Your instructions: Which lines below fall between the one containing "second message half" and the one containing "input wire logic tkey_valid_i, //"? Repeat them exactly, counting both of those lines, and add nothing else.

START Input for this task

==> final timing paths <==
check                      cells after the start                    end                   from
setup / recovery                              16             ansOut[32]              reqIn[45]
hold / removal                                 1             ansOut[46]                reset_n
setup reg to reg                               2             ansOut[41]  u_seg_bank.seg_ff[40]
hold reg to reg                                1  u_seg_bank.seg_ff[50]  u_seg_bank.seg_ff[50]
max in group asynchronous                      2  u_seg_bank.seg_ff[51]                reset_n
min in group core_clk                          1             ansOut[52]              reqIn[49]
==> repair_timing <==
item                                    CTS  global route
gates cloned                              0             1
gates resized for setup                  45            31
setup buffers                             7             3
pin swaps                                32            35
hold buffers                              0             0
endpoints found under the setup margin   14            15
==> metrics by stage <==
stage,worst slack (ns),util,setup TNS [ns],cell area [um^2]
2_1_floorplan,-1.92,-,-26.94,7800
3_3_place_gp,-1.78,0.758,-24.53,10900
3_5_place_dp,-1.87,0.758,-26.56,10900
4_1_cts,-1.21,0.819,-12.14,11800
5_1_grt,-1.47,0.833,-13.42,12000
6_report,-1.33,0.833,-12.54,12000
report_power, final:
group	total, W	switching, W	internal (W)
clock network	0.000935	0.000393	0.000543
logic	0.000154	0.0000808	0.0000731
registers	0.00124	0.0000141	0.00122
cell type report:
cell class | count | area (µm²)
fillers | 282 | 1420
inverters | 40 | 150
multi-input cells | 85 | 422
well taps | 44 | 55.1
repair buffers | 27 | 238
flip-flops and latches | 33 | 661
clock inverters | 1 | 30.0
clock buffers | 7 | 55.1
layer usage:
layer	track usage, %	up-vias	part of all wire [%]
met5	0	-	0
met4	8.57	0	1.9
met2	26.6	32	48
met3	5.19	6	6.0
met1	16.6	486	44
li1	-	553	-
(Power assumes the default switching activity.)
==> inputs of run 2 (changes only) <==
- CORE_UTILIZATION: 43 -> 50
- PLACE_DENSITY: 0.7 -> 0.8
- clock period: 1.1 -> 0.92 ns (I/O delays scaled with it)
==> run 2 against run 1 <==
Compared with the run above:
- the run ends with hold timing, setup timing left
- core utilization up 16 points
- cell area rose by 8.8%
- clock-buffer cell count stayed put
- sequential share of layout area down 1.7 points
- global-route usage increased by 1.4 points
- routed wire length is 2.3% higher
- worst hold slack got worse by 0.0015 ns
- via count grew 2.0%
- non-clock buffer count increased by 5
==> src/inc/zamc_pkg.sv <==
/*
  Shared constants and types of the zone access and MAC check block:
  register offsets, field positions, reset values, opcodes, zone and mode codes.
  Assumes a 32-bit classic Wishbone register bus with byte addresses.
*/
package zamc_pkg;
  // Register byte offsets
  localparam logic [7:0] ZAMC_OFS_CMD = 8'h00;
  localparam logic [7:0] ZAMC_OFS_CTRL = 8'h04;
  localparam logic [7:0] ZAMC_OFS_LOCK = 8'h08;
  localparam logic [7:0] ZAMC_OFS_SECRET = 8'h0C;
  localparam logic [7:0] ZAMC_OFS_WPERM = 8'h10;
  localparam logic [7:0] ZAMC_OFS_RKZERO = 8'h14;
  localparam logic [7:0] ZAMC_OFS_MACSRC = 8'h18;
  localparam logic [7:0] ZAMC_OFS_STATUS = 8'h1C;
  // Control register bits
  localparam int ZAMC_CTRL_START = 0;
  localparam int ZAMC_CTRL_FULL = 1;
  // Lock register bits
  localparam int ZAMC_LOCK_CFG = 0;
  localparam int ZAMC_LOCK_VAL = 1;
  localparam int ZAMC_LOCK_MODE_LO = 2;
  // Status register bits
  localparam int ZAMC_ST_BUSY = 0;
  localparam int ZAMC_ST_DONE = 1;
  localparam int ZAMC_ST_ERR = 2;
  localparam int ZAMC_ST_MISS = 3;
  localparam int ZAMC_ST_COPY = 4;
  localparam int ZAMC_ST_CSLOT_LO = 8;
  // Reset values
  localparam logic [31:0] ZAMC_RST_CMD = 32'h0000_0000;
  localparam logic [3:0] ZAMC_RST_LOCK = 4'h0;
  localparam logic [15:0] ZAMC_RST_SLOTS = 16'h0000;
  // Opcodes
  localparam logic [7:0] ZAMC_OP_READ = 8'h02;
  localparam logic [7:0] ZAMC_OP_WRITE = 8'h12;
  localparam logic [7:0] ZAMC_OP_MACVFY = 8'h28;
  // Zone selector codes
  localparam logic [7:0] ZAMC_ZONE_CFG = 8'h00;
  localparam logic [7:0] ZAMC_ZONE_OTZ = 8'h01;
  localparam logic [7:0] ZAMC_ZONE_DATA = 8'h02;
  // One-time zone operating modes
  localparam logic [1:0] ZAMC_OTZ_READONLY = 2'h0;
  localparam logic [1:0] ZAMC_OTZ_CONSUME = 2'h1;
  localparam logic [1:0] ZAMC_OTZ_LEGACY = 2'h2;
  // Configuration word limits
  localparam logic [4:0] ZAMC_CFG_MAX_READ = 5'h10;
  localparam logic [4:0] ZAMC_CFG_MAX_BLOCK = 5'h0A;
  localparam logic [4:0] ZAMC_CFG_MIN_WRITE = 5'h04;
  localparam logic [4:0] ZAMC_CFG_MAX_WRITE = 5'h0F;
  localparam logic [1:0] ZAMC_CFG_LAST_BLK = 2'h2;
  // Mode values that allow a key copy
  localparam logic [7:0] ZAMC_MODE_COPY_A = 8'h01;
  localparam logic [7:0] ZAMC_MODE_COPY_B = 8'h05;
  // Sequencer states, Gray along idle, hash, finish
  typedef enum logic [1:0] {
    ZAMC_IDLE = 2'b00,
    ZAMC_HASH = 2'b01,
    ZAMC_FIN = 2'b11
  } zamc_state_t;

  // Configuration word number from block and offset
  function automatic logic [4:0] zamc_cfg_word(input logic [1:0] blk, input logic [2:0] ofs);
    zamc_cfg_word = {blk, ofs};
  endfunction
endpackage

==> src/hw/zamc_top.sv <==
/*
  Zone access and MAC verification command interpreter with a classic
  Wishbone register slave. Software loads a command and starts it; the block
  checks legality, issues a memory request or drives the digest engine, and
  reports status. Assumes the digest engine, memory and temporary key
  logic run on clk_i and answer with single-cycle pulses.
*/
// Decided for this implementation: the address map and the Wishbone register port.
`timescale 1ns/1ps

// Behaviour
// - Zone selector 0 config, 1 one-time, 2 data
// - One-time reads only after value lock, not legacy
// - No one-time or data writes before config lock, all before value
// - After value lock, one-time writes follow mode
// - After value lock, data writes follow slot permission
// - Word units; unused address bits must be zero
// - Offset bits 2..0, slot bits per zone
// - Data slots 0 to 15, all offsets
// - Secret slots allow full-block accesses only
// - Config blocks 0 to 2, no read above 16
// - Config words above 10 single-word only
// - Config words below 4, above 15 never written
// - Read-only one-time zone readable at all offsets
// - Consumption mode also allows one-time writes
// - MAC verify computes digest, returns pass or fail
// - Mode bit 2 selects required nonce kind
// - Copy target is slot plus one if even
// - Copy only for mode 1 or 5, checks pass
// - Mode bits 7-6, 4-3 zero; bit 5 message
// - Mode bit 2 must equal key source flag; the code checks it only when a message half comes from the temporary key
// - Mode bit 1 selects first message half
// - Mode bit 0 selects second message half
// - Result byte zero on match, one on mismatch
module zamc_top
  import zamc_pkg::*;
(
  input wire logic clk_i, // Block clock, 10 MHz
  input wire logic rst_i, // Synchronous reset, active high
  input wire logic cyc_i, // Wishbone cycle
  input wire logic stb_i, // Wishbone strobe
  input wire logic we_i, // Wishbone write enable
  input wire logic [7:0] adr_i, // Wishbone byte address
  input wire logic [3:0] sel_i, // Wishbone byte selects
  input wire logic [31:0] dat_i, // Wishbone write data
  output logic [31:0] dat_o, // Wishbone read data
  output logic ack_o, // Wishbone acknowledge
  input wire logic tkey_valid_i, // Temporary key holds a value
  input wire logic tkey_fixed_i, // Temporary key source flag, 1 fixed nonce
  input wire logic digest_done_i, // Digest engine finished, pulse
  input wire logic digest_match_i, // Digest equals client response
  output logic mem_req_o, // Legal memory access, pulse
  output logic mem_we_o, // Memory access is a write
  output logic mem_full_o, // Memory access is 32 bytes
  output logic [1:0] mem_zone_o, // Zone of the access
  output logic [3:0] mem_slot_o, // Slot of the access
  output logic [2:0] mem_offset_o, // Word offset of the access
  output logic hash_start_o, // Start digest engine, pulse
  output logic key_from_tkey_o, // First 32 bytes from temporary key
  output logic chal_from_tkey_o, // Second 32 bytes from temporary key
  output logic msg_from_otz_o, // 8-byte field from one-time zone
  output logic tkey_load_o, // Copy slot into temporary key, pulse
  output logic [3:0] tkey_slot_o, // Slot to copy
  output logic [7:0] result_o // Result byte of last MAC verify
);
  // Register file
  logic [31:0] cmd_r; // Opcode, first and second parameter
  logic full_r; // 32-byte access requested
  logic start_r; // Start pulse from a control write
  logic [3:0] lock_r; // Locks and one-time zone mode
  logic [15:0] secret_r; // Per-slot secret flags
  logic [15:0] wperm_r; // Per-slot write permission decision
  logic [15:0] rkzero_r; // Per-slot read-key field is zero
  logic [15:0] macsrc_r; // Per-slot MAC source bit
  // Status
  zamc_state_t st_r; // Sequencer state
  zamc_state_t st_nxt; // Next state
  logic done_r; // Last command finished
  logic err_r; // Last command aborted
  logic miss_r; // Last MAC verify mismatched
  logic copy_r; // Last command copied a key
  logic [31:0] rd_data; // Read multiplexer
  // Command decode
  logic [7:0] opcode; // Opcode byte
  logic [7:0] mode; // First parameter
  logic [3:0] slot_id; // Slot selector of MAC verify
  logic is_rw; // Read or write command
  logic is_mac; // MAC verify command
  logic acc_ok; // Access legality from checker
  logic [3:0] acc_slot; // Decoded slot
  logic [2:0] acc_ofs; // Decoded offset
  logic tkey_used; // Temporary key takes part in the digest
  logic mode_ok; // MAC verify fields legal
  logic go; // Start accepted
  logic [3:0] target; // Copy target slot
  logic copy_ok; // Copy conditions hold
  logic wr_stb; // Bus write taken

  assign opcode = cmd_r[7:0];
  assign mode = cmd_r[15:8];
  assign slot_id = cmd_r[19:16];
  assign is_rw = (opcode == ZAMC_OP_READ) || (opcode == ZAMC_OP_WRITE);
  assign is_mac = (opcode == ZAMC_OP_MACVFY);
  assign go = start_r && (st_r == ZAMC_IDLE);
  // Writes land at the edge where the master samples ack, while it still holds the request
  assign wr_stb = cyc_i && stb_i && we_i && ack_o;

  // Copy target: even selector uses its odd partner
  function automatic logic [3:0] copy_target(input logic [3:0] sid);
    copy_target = sid[0] ? sid : 4'(sid + 4'h1);
  endfunction

  assign target = copy_target(slot_id);

  // Temporary key is used when either message half comes from it
  assign tkey_used = mode[1] || mode[0];
  // Reserved mode bits, nonce kind and source flag checks
  assign mode_ok = (mode[7:6] == 2'b00) && (mode[4:3] == 2'b00)
    && (!tkey_used || (tkey_valid_i && mode[2] == tkey_fixed_i));
  // Copy needs the copy modes, zero read key and matching MAC source bit
  assign copy_ok = ((mode == ZAMC_MODE_COPY_A) || (mode == ZAMC_MODE_COPY_B))
    && rkzero_r[target] && (macsrc_r[target] == mode[2]);

  zamc_access_check u_check (
    .zone_i(cmd_r[15:8]),
    .addr_i(cmd_r[31:16]),
    .is_write_i(opcode == ZAMC_OP_WRITE),
    .full_i(full_r),
    .config_lock_i(lock_r[ZAMC_LOCK_CFG]),
    .value_lock_i(lock_r[ZAMC_LOCK_VAL]),
    .onetime_zone_mode_i(lock_r[ZAMC_LOCK_MODE_LO +: 2]),
    .secret_i(secret_r),
    .wperm_i(wperm_r),
    .ok_o(acc_ok),
    .slot_o(acc_slot),
    .offset_o(acc_ofs)
  );

  // Bus acknowledge: one wait state, dropped the cycle after
  always_ff @(posedge clk_i) begin
    if (rst_i) begin
      ack_o <= 1'b0;
    end else begin
      ack_o <= cyc_i && stb_i && !ack_o;
    end
  end

  // Software-written registers; byte selects honoured per lane
  always_ff @(posedge clk_i) begin
    if (rst_i) begin
      cmd_r <= ZAMC_RST_CMD;
      full_r <= 1'b0;
      lock_r <= ZAMC_RST_LOCK;
      secret_r <= ZAMC_RST_SLOTS;
      wperm_r <= ZAMC_RST_SLOTS;
      rkzero_r <= ZAMC_RST_SLOTS;
      macsrc_r <= ZAMC_RST_SLOTS;
    end else if (wr_stb) begin
      unique case (adr_i)
        ZAMC_OFS_CMD: begin
          // Command is frozen while running so checks stay stable
          for (int i = 0; i < 4; i++) begin
            if (sel_i[i] && st_r == ZAMC_IDLE) begin
              cmd_r[i*8 +: 8] <= dat_i[i*8 +: 8];
            end
          end
        end
        ZAMC_OFS_CTRL: begin
          if (sel_i[0] && st_r == ZAMC_IDLE) begin
            full_r <= dat_i[ZAMC_CTRL_FULL];
          end
        end
        ZAMC_OFS_LOCK: begin
          if (sel_i[0]) begin
            lock_r <= dat_i[3:0];
          end
        end
        ZAMC_OFS_SECRET: begin
          if (sel_i[0]) secret_r[7:0] <= dat_i[7:0];
          if (sel_i[1]) secret_r[15:8] <= dat_i[15:8];
        end
        ZAMC_OFS_WPERM: begin
          if (sel_i[0]) wperm_r[7:0] <= dat_i[7:0];
          if (sel_i[1]) wperm_r[15:8] <= dat_i[15:8];
        end
        ZAMC_OFS_RKZERO: begin
          if (sel_i[0]) rkzero_r[7:0] <= dat_i[7:0];
          if (sel_i[1]) rkzero_r[15:8] <= dat_i[15:8];
        end
        ZAMC_OFS_MACSRC: begin
          if (sel_i[0]) macsrc_r[7:0] <= dat_i[7:0];
          if (sel_i[1]) macsrc_r[15:8] <= dat_i[15:8];
        end
        default: begin
          // Unmapped or read-only: write ignored, still acknowledged
        end
      endcase
    end
  end

  // Start pulse; a start while busy is dropped
  always_ff @(posedge clk_i) begin
    if (rst_i) begin
      start_r <= 1'b0;
    end else begin
      start_r <= wr_stb && adr_i == ZAMC_OFS_CTRL && sel_i[0] && dat_i[ZAMC_CTRL_START]
        && st_r == ZAMC_IDLE;
    end
  end

  // Read multiplexer; unmapped addresses read zero
  always_comb begin
    unique case (adr_i)
      ZAMC_OFS_CMD: rd_data = cmd_r;
      ZAMC_OFS_CTRL: rd_data = {30'h0000_0000, full_r, 1'b0};
      ZAMC_OFS_LOCK: rd_data = {28'h000_0000, lock_r};
      ZAMC_OFS_SECRET: rd_data = {16'h0000, secret_r};
      ZAMC_OFS_WPERM: rd_data = {16'h0000, wperm_r};
      ZAMC_OFS_RKZERO: rd_data = {16'h0000, rkzero_r};
      ZAMC_OFS_MACSRC: rd_data = {16'h0000, macsrc_r};
      ZAMC_OFS_STATUS: rd_data = {20'h0_0000, tkey_slot_o, 3'b000, copy_r, miss_r, err_r, done_r,
        (st_r != ZAMC_IDLE)};
      default: rd_data = 32'h0000_0000;
    endcase
  end

  // Read data registered alongside the acknowledge
  always_ff @(posedge clk_i) begin
    if (rst_i) begin
      dat_o <= 32'h0000_0000;
    end else if (cyc_i && stb_i && !we_i && !ack_o) begin
      dat_o <= rd_data;
    end
  end

  // Sequencer next state
  always_comb begin
    st_nxt = st_r;
    unique case (st_r)
      ZAMC_IDLE: begin
        if (go) begin
          // Legal MAC verify waits on the digest; all else finishes now
          st_nxt = (is_mac && mode_ok) ? ZAMC_HASH : ZAMC_FIN;
        end
      end
      ZAMC_HASH: begin
        if (digest_done_i) begin
          st_nxt = ZAMC_FIN;
        end
      end
      ZAMC_FIN: begin
        st_nxt = ZAMC_IDLE;
      end
      default: begin
        st_nxt = ZAMC_IDLE;
      end
    endcase
  end

  always_ff @(posedge clk_i) begin
    if (rst_i) begin
      st_r <= ZAMC_IDLE;
    end else begin
      st_r <= st_nxt;
    end
  end

  // Memory request only for a legal read or write
  always_ff @(posedge clk_i) begin
    if (rst_i) begin
      mem_req_o <= 1'b0;
      mem_we_o <= 1'b0;
      mem_full_o <= 1'b0;
      mem_zone_o <= 2'b00;
      mem_slot_o <= 4'h0;
      mem_offset_o <= 3'b000;
    end else begin
      mem_req_o <= go && is_rw && acc_ok;
      if (go && is_rw && acc_ok) begin
        mem_we_o <= (opcode == ZAMC_OP_WRITE);
        mem_full_o <= full_r;
        mem_zone_o <= cmd_r[9:8];
        mem_slot_o <= acc_slot;
        mem_offset_o <= acc_ofs;
      end
    end
  end

  // Digest start and message source selects
  always_ff @(posedge clk_i) begin
    if (rst_i) begin
      hash_start_o <= 1'b0;
      key_from_tkey_o <= 1'b0;
      chal_from_tkey_o <= 1'b0;
      msg_from_otz_o <= 1'b0;
    end else begin
      hash_start_o <= go && is_mac && mode_ok;
      if (go && is_mac && mode_ok) begin
        key_from_tkey_o <= mode[1];
        chal_from_tkey_o <= mode[0];
        msg_from_otz_o <= mode[5];
      end
    end
  end

  // Result, copy and status flags; a new start clears done and copy, not miss or result
  always_ff @(posedge clk_i) begin
    if (rst_i) begin
      done_r <= 1'b0;
      err_r <= 1'b0;
      miss_r <= 1'b0;
      copy_r <= 1'b0;
      tkey_load_o <= 1'b0;
      tkey_slot_o <= 4'h0;
      result_o <= 8'h00;
    end else begin
      tkey_load_o <= 1'b0;
      if (go) begin
        done_r <= 1'b0;
        copy_r <= 1'b0;
        // Illegal fields abort; nothing is requested or copied
        err_r <= is_mac ? !mode_ok : !(is_rw && acc_ok);
      end
      if (st_r == ZAMC_HASH && digest_done_i) begin
        miss_r <= !digest_match_i;
        result_o <= digest_match_i ? 8'h00 : 8'h01;
        if (digest_match_i && copy_ok) begin
          tkey_load_o <= 1'b1;
          tkey_slot_o <= target;
          copy_r <= 1'b1;
        end
      end
      if (st_r == ZAMC_FIN) begin
        done_r <= 1'b1;
      end
    end
  end

  // Checks on the design's own behaviour
  a_access_abort: assert property (@(posedge clk_i) disable iff (rst_i)
    go && is_rw && !acc_ok |=> st_r == ZAMC_FIN && err_r && !mem_req_o ##1 done_r)
    else $error("illegal access not aborted");
  a_legal_request: assert property (@(posedge clk_i) disable iff (rst_i)
    mem_req_o |-> $past(go) && $past(acc_ok) && mem_zone_o == $past(cmd_r[9:8]))
    else $error("memory request without legal access");
  a_secret_block: assert property (@(posedge clk_i) disable iff (rst_i)
    mem_req_o && mem_zone_o == 2'b10 && !mem_full_o |-> !secret_r[mem_slot_o])
    else $error("single word on secret slot");
  a_cfg_write: assert property (@(posedge clk_i) disable iff (rst_i)
    mem_req_o && mem_we_o && mem_zone_o == 2'b00 |-> !lock_r[ZAMC_LOCK_CFG]
      && {mem_slot_o[1:0], mem_offset_o} >= ZAMC_CFG_MIN_WRITE
      && {mem_slot_o[1:0], mem_offset_o} <= ZAMC_CFG_MAX_WRITE)
    else $error("protected config word written");
  a_early_write: assert property (@(posedge clk_i) disable iff (rst_i)
    mem_req_o && mem_we_o && mem_zone_o != 2'b00 |-> lock_r[ZAMC_LOCK_CFG])
    else $error("write before config lock");
  a_otz_read: assert property (@(posedge clk_i) disable iff (rst_i)
    mem_req_o && !mem_we_o && mem_zone_o == 2'b01 |-> lock_r[ZAMC_LOCK_VAL])
    else $error("one-time read before value lock");
  a_mode_bits: assert property (@(posedge clk_i) disable iff (rst_i)
    go && is_mac && (mode[7:6] != 2'b00 || mode[4:3] != 2'b00) |=> !hash_start_o && err_r)
    else $error("reserved mode bits accepted");
  a_source_flag: assert property (@(posedge clk_i) disable iff (rst_i)
    hash_start_o && (key_from_tkey_o || chal_from_tkey_o) |-> $past(mode[2]) == $past(tkey_fixed_i))
    else $error("nonce source flag mismatch");
  a_copy_target: assert property (@(posedge clk_i) disable iff (rst_i)
    tkey_load_o |-> tkey_slot_o == (slot_id[0] ? slot_id : slot_id + 4'h1) && result_o == 8'h00
      && (mode == ZAMC_MODE_COPY_A || mode == ZAMC_MODE_COPY_B))
    else $error("bad key copy");
  a_result_byte: assert property (@(posedge clk_i) disable iff (rst_i)
    st_r == ZAMC_HASH && digest_done_i |=> result_o == {7'h00, !$past(digest_match_i)}
      ##1 done_r)
    else $error("result byte wrong");
  a_bus_ack: assert property (@(posedge clk_i) disable iff (rst_i)
    cyc_i && stb_i && !ack_o |=> ack_o ##1 !ack_o)
    else $error("ack timing wrong");
  c_mac_copy: cover property (@(posedge clk_i) disable iff (rst_i) tkey_load_o);
  c_mac_miss: cover property (@(posedge clk_i) disable iff (rst_i) st_r == ZAMC_HASH && digest_done_i
    && !digest_match_i);
  c_data_write: cover property (@(posedge clk_i) disable iff (rst_i) mem_req_o && mem_we_o
    && mem_zone_o == 2'b10);
  c_abort: cover property (@(posedge clk_i) disable iff (rst_i) go && is_rw && !acc_ok);
endmodule

==> src/hw/zamc_access_check.sv <==
/*
  Combinational legality check for read and write commands: zone selector,
  address layout, lock state, slot flags and access size.
  Assumes all inputs are stable on the block clock; no state is held here.
*/
`timescale 1ns/1ps
module zamc_access_check
  import zamc_pkg::*;
(
  input wire logic [7:0] zone_i, // First parameter byte
  input wire logic [15:0] addr_i, // Second parameter
  input wire logic is_write_i, // High for a write
  input wire logic full_i, // High for a 32-byte access
  input wire logic config_lock_i, // Configuration locked
  input wire logic value_lock_i, // Value and one-time zone locked
  input wire logic [1:0] onetime_zone_mode_i, // One-time zone mode
  input wire logic [15:0] secret_i, // Per-slot secret flags
  input wire logic [15:0] wperm_i, // Per-slot write allowed after value lock
  output logic ok_o, // Access legal
  output logic [3:0] slot_o, // Decoded slot or block
  output logic [2:0] offset_o // Word offset within the slot
);
  logic [4:0] cword; // Configuration word number

  // Decode address and apply zone rules
  always_comb begin
    cword = zamc_cfg_word(addr_i[4:3], addr_i[2:0]);
    offset_o = addr_i[2:0];
    slot_o = 4'h0;
    ok_o = 1'b0;
    // Upper byte and bit 7 must be zero in every zone
    if (addr_i[15:7] == 9'h000) begin
      unique case (zone_i)
        ZAMC_ZONE_CFG: begin
          slot_o = {2'b00, addr_i[4:3]};
          ok_o = (addr_i[6:5] == 2'b00) && (addr_i[4:3] <= ZAMC_CFG_LAST_BLK);
          if (full_i && cword > ZAMC_CFG_MAX_BLOCK) begin
            ok_o = 1'b0;
          end
          if (is_write_i) begin
            // Locked configuration and protected words never written
            if (config_lock_i || cword < ZAMC_CFG_MIN_WRITE || cword > ZAMC_CFG_MAX_WRITE) begin
              ok_o = 1'b0;
            end
          end else if (cword > ZAMC_CFG_MAX_READ) begin
            ok_o = 1'b0;
          end
        end
        ZAMC_ZONE_OTZ: begin
          slot_o = {3'b000, addr_i[3]};
          ok_o = (addr_i[6:4] == 3'b000);
          if (is_write_i) begin
            if (!config_lock_i) begin
              ok_o = 1'b0;
            end else if (value_lock_i && onetime_zone_mode_i != ZAMC_OTZ_CONSUME) begin
              ok_o = 1'b0;
            end
          end else if (!value_lock_i || onetime_zone_mode_i == ZAMC_OTZ_LEGACY) begin
            // Legacy rules are not modelled, so legacy reads are refused
            ok_o = 1'b0;
          end
        end
        ZAMC_ZONE_DATA: begin
          slot_o = addr_i[6:3];
          ok_o = 1'b1;
          if (!full_i && secret_i[addr_i[6:3]]) begin
            ok_o = 1'b0;
          end
          if (is_write_i) begin
            if (!config_lock_i) begin
              ok_o = 1'b0;
            end else if (value_lock_i && !wperm_i[addr_i[6:3]]) begin
              ok_o = 1'b0;
            end
          end
        end
        default: begin
          ok_o = 1'b0;
        end
      endcase
    end
  end
endmodule

==> config.mk <==
export PLATFORM = sky130hd
export DESIGN_NAME = zamc_top
export DESIGN_NICKNAME = d
export VERILOG_FILES = /design/src/inc/zamc_pkg.sv /design/src/hw/zamc_top.sv /design/src/hw/zamc_access_check.sv
export SDC_FILE = /design/constraint.sdc
export NUM_CORES = 1
export LEC_CHECK = 0
export BUFFER_PORTS_ARGS = -buffer_cell sky130_fd_sc_hd__buf_2
export CAP_MARGIN = 20
export CORE_ASPECT_RATIO = 1.1
export CORE_MARGIN = 5
export CORE_UTILIZATION = 50
export CTS_CLUSTER_SIZE = 8
export DETAILED_ROUTE_END_ITERATION = 7
export GPL_TIMING_DRIVEN = 0
export PLACE_DENSITY_LB_ADDON = 0.25
export SYNTH_ARGS = -nofsm -noshare
export SYNTH_HDL_FRONTEND = slang
export SYNTH_SLANG_ARGS = --single-unit
export TNS_END_PERCENT = 5
==> constraint.sdc <==
create_clock -name clk_i -period 2.5 [get_ports clk_i]
set_clock_uncertainty 0.05 [all_clocks]
set_input_delay 0.5 -clock clk_i [delete_from_list [all_inputs] [get_ports clk_i]]
set_output_delay 0.5 -clock clk_i [all_outputs]
set_load 0.005 [all_outputs]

END Input for this task

Answer to the exercise:
// - Mode bit 0 selects second message half
// - Result byte zero on match, one on mismatch
module zamc_top
  import zamc_pkg::*;
(
  input wire logic clk_i, // Block clock, 10 MHz
  input wire logic rst_i, // Synchronous reset, active high
  input wire logic cyc_i, // Wishbone cycle
  input wire logic stb_i, // Wishbone strobe
  input wire logic we_i, // Wishbone write enable
  input wire logic [7:0] adr_i, // Wishbone byte address
  input wire logic [3:0] sel_i, // Wishbone byte selects
  input wire logic [31:0] dat_i, // Wishbone write data
  output logic [31:0] dat_o, // Wishbone read data
  output logic ack_o, // Wishbone acknowledge
  input wire logic tkey_valid_i, // Temporary key holds a value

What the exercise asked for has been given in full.